3D-MIND: A Flexible Device that Can Be Integrated with Living Brain Cells

Artificial intelligence’s soaring energy demand has become a strategic bottleneck, prompting researchers to look toward the brain’s ultra‑efficient architecture for inspiration. Traditional brain‑computer interfaces have been limited to two‑dimensional cultures or surface recordings, leaving the bulk of neural activity hidden. Princeton’s 3D-MIND breaks this barrier by weaving a soft, flexible electronic mesh directly into a three‑dimensional biological neural network, offering unprecedented access to the interior dynamics of living brain cells. This shift mirrors a broader trend in neuromorphic engineering, where hardware seeks to emulate the brain’s parallelism and low‑power operation rather than merely simulate it on silicon.

The 3D-MIND device is built from polymer‑based conductors that match the elasticity of brain tissue, allowing neurons to grow around and through the mesh without mechanical stress. Integrated micro‑electrodes serve as both sensors and stimulators, providing continuous, high‑resolution readouts while delivering gentle electrical cues to guide network development. Remarkably, the system remains functional for six months, a timescale that supports long‑term studies of synaptic plasticity and circuit formation. Compared with earlier surface‑only interfaces, this volumetric approach captures activity from deep layers of the network, yielding richer datasets that can train more sophisticated neuromorphic algorithms.
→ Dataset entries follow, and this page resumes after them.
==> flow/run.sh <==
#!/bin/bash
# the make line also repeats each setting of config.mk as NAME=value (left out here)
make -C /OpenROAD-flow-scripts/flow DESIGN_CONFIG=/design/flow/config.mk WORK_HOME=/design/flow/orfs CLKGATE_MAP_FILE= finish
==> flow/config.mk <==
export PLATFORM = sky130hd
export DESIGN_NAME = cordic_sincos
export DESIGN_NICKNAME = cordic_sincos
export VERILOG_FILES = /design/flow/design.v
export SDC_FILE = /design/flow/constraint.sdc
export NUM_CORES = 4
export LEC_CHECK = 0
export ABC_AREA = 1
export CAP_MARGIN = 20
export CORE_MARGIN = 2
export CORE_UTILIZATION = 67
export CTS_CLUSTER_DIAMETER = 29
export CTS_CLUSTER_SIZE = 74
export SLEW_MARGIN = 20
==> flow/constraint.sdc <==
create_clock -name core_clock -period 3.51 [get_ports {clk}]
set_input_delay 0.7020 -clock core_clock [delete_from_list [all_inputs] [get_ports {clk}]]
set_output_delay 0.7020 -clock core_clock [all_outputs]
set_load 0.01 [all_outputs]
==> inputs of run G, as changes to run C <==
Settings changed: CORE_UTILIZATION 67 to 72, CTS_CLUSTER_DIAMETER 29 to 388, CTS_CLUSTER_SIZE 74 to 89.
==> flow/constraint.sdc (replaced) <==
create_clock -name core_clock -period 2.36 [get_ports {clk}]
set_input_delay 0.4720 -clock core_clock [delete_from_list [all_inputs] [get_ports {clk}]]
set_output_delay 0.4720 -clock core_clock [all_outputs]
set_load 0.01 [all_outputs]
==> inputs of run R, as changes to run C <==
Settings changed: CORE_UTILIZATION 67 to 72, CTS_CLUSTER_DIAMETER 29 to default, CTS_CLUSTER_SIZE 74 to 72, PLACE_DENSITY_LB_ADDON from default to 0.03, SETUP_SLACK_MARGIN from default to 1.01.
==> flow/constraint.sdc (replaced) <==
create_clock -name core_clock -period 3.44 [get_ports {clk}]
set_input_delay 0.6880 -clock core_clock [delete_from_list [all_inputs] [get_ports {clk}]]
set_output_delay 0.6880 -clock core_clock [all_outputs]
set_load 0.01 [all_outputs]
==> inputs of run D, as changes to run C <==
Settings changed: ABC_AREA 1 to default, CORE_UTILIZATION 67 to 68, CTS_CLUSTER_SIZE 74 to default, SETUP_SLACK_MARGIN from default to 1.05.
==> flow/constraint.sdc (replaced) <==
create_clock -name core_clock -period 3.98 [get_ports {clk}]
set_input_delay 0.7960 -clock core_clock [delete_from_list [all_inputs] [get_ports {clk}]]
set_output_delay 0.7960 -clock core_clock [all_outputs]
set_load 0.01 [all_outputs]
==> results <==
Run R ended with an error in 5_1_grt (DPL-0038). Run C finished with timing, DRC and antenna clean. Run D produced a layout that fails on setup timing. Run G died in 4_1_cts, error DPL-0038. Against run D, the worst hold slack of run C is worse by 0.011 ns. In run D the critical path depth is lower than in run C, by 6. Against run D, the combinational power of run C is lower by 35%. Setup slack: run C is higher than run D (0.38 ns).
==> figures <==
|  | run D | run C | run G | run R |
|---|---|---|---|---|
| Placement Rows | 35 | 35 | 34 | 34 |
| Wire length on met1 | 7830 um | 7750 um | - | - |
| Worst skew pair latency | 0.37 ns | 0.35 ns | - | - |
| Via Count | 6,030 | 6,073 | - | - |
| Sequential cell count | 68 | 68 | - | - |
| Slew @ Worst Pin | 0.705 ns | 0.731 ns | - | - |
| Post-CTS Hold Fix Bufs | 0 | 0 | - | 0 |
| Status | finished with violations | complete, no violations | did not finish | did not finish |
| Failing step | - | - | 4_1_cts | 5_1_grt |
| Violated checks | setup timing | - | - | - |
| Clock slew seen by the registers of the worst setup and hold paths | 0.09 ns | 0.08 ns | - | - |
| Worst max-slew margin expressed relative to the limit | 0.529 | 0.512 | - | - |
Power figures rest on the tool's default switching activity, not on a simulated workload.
Beyond energy‑efficient AI, the platform opens new avenues for biotech and pharmaceutical research. A 3D, electrically active tissue model offers a more realistic testbed for drug toxicity and efficacy, potentially reducing reliance on animal models. In the long run, scaling the mesh with additional sensors and integrating optical imaging could enable hybrid computers that perform specific tasks—such as pattern recognition or adaptive control—using living neurons as co‑processors. While manufacturing challenges remain, 3D-MIND signals a pivotal step toward truly brain‑embedded computing systems that blend biology and electronics for sustainable, high‑performance intelligence.